[src/rtl/lsps_mod.sv]
// ----------------------------------------------------------------------------
// lsps_mod
// Restoring remainder unit: one dividend bit per cycle from start until all
// DIVD_W bits are in, then a one-cycle done pulse.
// ----------------------------------------------------------------------------
module lsps_mod (
  input  logic              clk_i,
  input  logic              rst_ni,
  input  lsps_pkg::mod_req_t req_i,
  output lsps_pkg::mod_rsp_t rsp_o
);
  import lsps_pkg::*;

  localparam int unsigned CNT_W = $clog2(DIVD_W + 1);

  logic              busy_q;
  logic              done_q;
  logic [CNT_W-1:0]  cnt_q;
  logic [DIVD_W-1:0] num_q;
  logic [POS_W-1:0]  div_q;
  logic [POS_W-1:0]  rem_q;
  logic [POS_W:0]    trial;
  logic [POS_W-1:0]  rem_d;

  // Shift in the next dividend bit, subtract when it fits
  always_comb begin
    trial = {rem_q, num_q[DIVD_W-1]};
    if (trial >= {1'b0, div_q}) begin
      rem_d = POS_W'(trial - {1'b0, div_q});
    end else begin
      rem_d = POS_W'(trial);
    end
  end

  // Step control
  always_ff @(posedge clk_i or negedge rst_ni) begin
    if (!rst_ni) begin
      busy_q <= 1'b0;
      done_q <= 1'b0;
      cnt_q  <= '0;
    end else begin
      done_q <= 1'b0;
      if (req_i.start) begin
        busy_q <= 1'b1;
        cnt_q  <= CNT_W'(DIVD_W);
      end else if (busy_q) begin
        cnt_q <= cnt_q - CNT_W'(1);
        if (cnt_q == CNT_W'(1)) begin
          busy_q <= 1'b0;
          done_q <= 1'b1;
        end
      end
    end
  end

  // Datapath
  always_ff @(posedge clk_i) begin
    if (req_i.start) begin
      num_q <= req_i.dividend;
      div_q <= req_i.divisor;
      rem_q <= '0;
    end else if (busy_q) begin
      num_q <= {num_q[DIVD_W-2:0], 1'b0};
      rem_q <= rem_d;
    end
  end

  assign rsp_o.done = done_q;
  assign rsp_o.rem  = rem_q;

endmodule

[REQUIRED WORK] Your answer should be the full listing, copied exactly.

[EXERCISE OUTPUT]
[src/rtl/lsps_mod.sv]
// ----------------------------------------------------------------------------
// lsps_mod
// Restoring remainder unit: one dividend bit per cycle from start until all
// DIVD_W bits are in, then a one-cycle done pulse.
// ----------------------------------------------------------------------------
module lsps_mod (
  input  logic              clk_i,
  input  logic              rst_ni,
  input  lsps_pkg::mod_req_t req_i,
  output lsps_pkg::mod_rsp_t rsp_o
);
  import lsps_pkg::*;

  localparam int unsigned CNT_W = $clog2(DIVD_W + 1);

  logic              busy_q;
  logic              done_q;
  logic [CNT_W-1:0]  cnt_q;
  logic [DIVD_W-1:0] num_q;
  logic [POS_W-1:0]  div_q;
  logic [POS_W-1:0]  rem_q;
  logic [POS_W:0]    trial;
  logic [POS_W-1:0]  rem_d;

  // Shift in the next dividend bit, subtract when it fits
  always_comb begin
    trial = {rem_q, num_q[DIVD_W-1]};
    if (trial >= {1'b0, div_q}) begin
      rem_d = POS_W'(trial - {1'b0, div_q});
    end else begin
      rem_d = POS_W'(trial);
    end
  end

  // Step control
  always_ff @(posedge clk_i or negedge rst_ni) begin
    if (!rst_ni) begin
      busy_q <= 1'b0;
      done_q <= 1'b0;
      cnt_q  <= '0;
    end else begin
      done_q <= 1'b0;
      if (req_i.start) begin
        busy_q <= 1'b1;
        cnt_q  <= CNT_W'(DIVD_W);
      end else if (busy_q) begin
        cnt_q <= cnt_q - CNT_W'(1);
        if (cnt_q == CNT_W'(1)) begin
          busy_q <= 1'b0;
          done_q <= 1'b1;
        end
      end
    end
  end

  // Datapath
  always_ff @(posedge clk_i) begin
    if (req_i.start) begin
      num_q <= req_i.dividend;
      div_q <= req_i.divisor;
      rem_q <= '0;
    end else if (busy_q) begin
      num_q <= {num_q[DIVD_W-2:0], 1'b0};
      rem_q <= rem_d;
    end
  end

  assign rsp_o.done = done_q;
  assign rsp_o.rem  = rem_q;

endmodule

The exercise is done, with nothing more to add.